Dance Science is perhaps the most established of all dance research practices. There were dance educators who were analyzing the body as early as the 1930s. We can trace its actual roots in the 1970s when medical practitioners were looking for answers to the specific conditions of professional ballet dancers. Many organizations focusing on the treatment of injuries and the well-being of dancers emerged internationally. In her introduction, Margaret Wilson emphasizes the scientific method and methodologies launched in Researching in Dance (1999) for “an analytical approach to understanding dance movement viewed as a creative process” (282) further in the selected chapters. Wilson speaks with Edel Quin about his transition from dancing to becoming a dance science researcher. Gregory Youdan Jr. explores the use of statistics, by means of a holistic approach, used as a tool with the potential of transforming researchers' ways of thinking. Tomoyo Kawano presents her dance/movement therapy (DMT) inquiry interviewing Japanese and Euroamerican women. Lastly, Merry Lynn Morris delves into her own journey by analyzing, designing and implementing devices that extend the movement of dancers with disabilities.

Finally, Part 6 Dance Research beyond Disciplines, considers the impact of dance outside its communities of practice. The ongoing growth of the discipline highlights the need to expand existing boundaries that limit the incorporation of further dance-based research in academia. Hopefully, future editions of this book will amplify the proposed methodological possibilities. Janet O'Shea suggests that dance can become an intersection between the humanities and the sciences. Adesola Akinleye explains her own interdisciplinary research with many other fields, understanding movement as a common lingua franca. The last section, entitled Creative Workbook, provides the reader with a variety of tools related to the ethics, orientations and practices of researching dance that can be introduced into the classroom.

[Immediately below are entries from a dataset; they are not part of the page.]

==> src/rtl/id_ex_stage.sv <==
// ID/EX pipeline register feeding the EX-stage ALU.
// Captures the decoded instruction and its operands. Forwards results from
// EX/MEM and MEM/WB into the EX operands, and inserts a bubble on a load-use
// hazard. Also handles flush (taken branch/JR) and hold (downstream stall).
module id_ex_stage #(
    parameter logic [31:0] NOP_INSTR = 32'h00000000,
    parameter int          FWD_EN    = 1
) (
    input  logic        clk,
    input  logic        rst,
    input  logic [31:0] id_instruction,
    input  logic        id_valid,
    input  logic [31:0] id_rs_val,
    input  logic [31:0] id_rt_val,
    input  logic        flush,
    input  logic        hold,
    input  logic        exmem_wr_en,
    input  logic [4:0]  exmem_wr_addr,
    input  logic [31:0] exmem_wr_data,
    input  logic        exmem_is_load,
    input  logic        memwb_wr_en,
    input  logic [4:0]  memwb_wr_addr,
    input  logic [31:0] memwb_wr_data,
    output logic [31:0] ex_instruction,
    output logic        ex_valid,
    output logic [31:0] ex_rs_val,
    output logic [31:0] ex_rt_val,
    output logic [4:0]  ex_dest,
    output logic        ex_is_load,
    output logic        id_stall
);

    localparam logic [5:0] OP_RTYPE = 6'b000000;
    localparam logic [5:0] OP_BEQ   = 6'b000100;
    localparam logic [5:0] OP_BNE   = 6'b000101;
    localparam logic [5:0] OP_ADDI  = 6'b001000;
    localparam logic [5:0] OP_ADDIU = 6'b001001;
    localparam logic [5:0] OP_SLTI  = 6'b001010;
    localparam logic [5:0] OP_SLTIU = 6'b001011;
    localparam logic [5:0] OP_ANDI  = 6'b001100;
    localparam logic [5:0] OP_ORI   = 6'b001101;
    localparam logic [5:0] OP_XORI  = 6'b001110;
    localparam logic [5:0] OP_LW    = 6'b100011;
    localparam logic [5:0] OP_SW    = 6'b101011;
    localparam logic [5:0] FN_JR    = 6'b001000;

    logic [31:0] instr_q;
    logic        valid_q;
    logic [31:0] rs_q;
    logic [31:0] rt_q;

    logic [5:0] ex_op;
    logic [4:0] ex_rs_f;
    logic [4:0] ex_rt_f;
    logic [4:0] ex_rd_f;
    logic [5:0] ex_func;
    logic [5:0] id_op;
    logic [4:0] id_rs_f;
    logic [4:0] id_rt_f;

    logic       id_reads_rt;
    logic       load_use;
    logic       wb_hits_ex_rs;
    logic       wb_hits_ex_rt;
    logic       wb_hits_id_rs;
    logic       wb_hits_id_rt;
    logic [4:0] dest_c;
    logic       unused_bits;

    assign ex_op   = instr_q[31:26];
    assign ex_rs_f = instr_q[25:21];
    assign ex_rt_f = instr_q[20:16];
    assign ex_rd_f = instr_q[15:11];
    assign ex_func = instr_q[5:0];
    assign id_op   = id_instruction[31:26];
    assign id_rs_f = id_instruction[25:21];
    assign id_rt_f = id_instruction[20:16];

    assign unused_bits = ^{id_instruction[15:0], instr_q[10:6]};

    // Destination register of the EX instruction; zero when it writes nothing
    always_comb begin
        dest_c = 5'd0;
        if (valid_q) begin
            case (ex_op)
                OP_RTYPE: if (ex_func != FN_JR) dest_c = ex_rd_f;
                OP_ADDI, OP_ADDIU, OP_ANDI, OP_ORI, OP_XORI,
                OP_SLTI, OP_SLTIU, OP_LW: dest_c = ex_rt_f;
                default: dest_c = 5'd0;
            endcase
        end
    end

    // Decide whether the ID instruction actually consumes its rt operand
    always_comb begin
        id_reads_rt = 1'b0;
        case (id_op)
            OP_RTYPE, OP_BEQ, OP_BNE, OP_SW: id_reads_rt = 1'b1;
            default: id_reads_rt = 1'b0;
        endcase
    end

    assign ex_dest    = dest_c;
    assign ex_is_load = valid_q && (ex_op == OP_LW);

    assign load_use = valid_q && ex_is_load && id_valid && (dest_c != 5'd0) &&
                      ((dest_c == id_rs_f) || (id_reads_rt && (dest_c == id_rt_f)));

    // EX is empty while in reset, so nothing upstream needs to wait
    assign id_stall = !rst && (hold || (load_use && !flush));

    // A writeback landing on a source register must be captured, since the
    // register file reads before it writes
    assign wb_hits_ex_rs = memwb_wr_en && (ex_rs_f != 5'd0) && (memwb_wr_addr == ex_rs_f);
    assign wb_hits_ex_rt = memwb_wr_en && (ex_rt_f != 5'd0) && (memwb_wr_addr == ex_rt_f);
    assign wb_hits_id_rs = memwb_wr_en && (id_rs_f != 5'd0) && (memwb_wr_addr == id_rs_f);
    assign wb_hits_id_rt = memwb_wr_en && (id_rt_f != 5'd0) && (memwb_wr_addr == id_rt_f);

    // Pipeline register: reset > hold > flush > load-use bubble > normal load
    always_ff @(posedge clk or posedge rst) begin
        if (rst) begin
            instr_q <= NOP_INSTR;
            valid_q <= 1'b0;
            rs_q    <= 32'd0;
            rt_q    <= 32'd0;
        end else if (hold) begin
            if (wb_hits_ex_rs) rs_q <= memwb_wr_data;
            if (wb_hits_ex_rt) rt_q <= memwb_wr_data;
        end else if (flush || load_use) begin
            instr_q <= NOP_INSTR;
            valid_q <= 1'b0;
            rs_q    <= 32'd0;
            rt_q    <= 32'd0;
        end else begin
            instr_q <= id_instruction;
            valid_q <= id_valid;
            rs_q    <= wb_hits_id_rs ? memwb_wr_data : id_rs_val;
            rt_q    <= wb_hits_id_rt ? memwb_wr_data : id_rt_val;
        end
    end

    assign ex_instruction = instr_q;
    assign ex_valid       = valid_q;

    // Forward the rs operand; the newest producer (EX/MEM) wins, $0 never forwards
    always_comb begin
        ex_rs_val = rs_q;
        if ((FWD_EN != 0) && (ex_rs_f != 5'd0)) begin
            if (exmem_wr_en && !exmem_is_load && (exmem_wr_addr == ex_rs_f))
                ex_rs_val = exmem_wr_data;
            else if (memwb_wr_en && (memwb_wr_addr == ex_rs_f))
                ex_rs_val = memwb_wr_data;
        end
    end

    // Forward the rt operand with the same priority as rs
    always_comb begin
        ex_rt_val = rt_q;
        if ((FWD_EN != 0) && (ex_rt_f != 5'd0)) begin
            if (exmem_wr_en && !exmem_is_load && (exmem_wr_addr == ex_rt_f))
                ex_rt_val = exmem_wr_data;
            else if (memwb_wr_en && (memwb_wr_addr == ex_rt_f))
                ex_rt_val = memwb_wr_data;
        end
    end

endmodule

Overall, Dance Research Methodologies encompasses the broad spectrum of practices that shape this discipline. This volume acknowledges the myriad ways in which a researcher can delve into the diversity of dance “to encourage a perspective that frames research design and methods as porous, creative, and fluid” (5). It will be of interest to faculty, emerging scholars, and especially to those graduate and undergraduate students who are engaged in the initial stages of their research projects. This anthology will become a pivotal source for them. I highly recommend this book to any novice researcher who wants to acquire the necessary guidelines for conducting their inquiries, and by doing so, strengthen this field by jointly embodying theory and practice.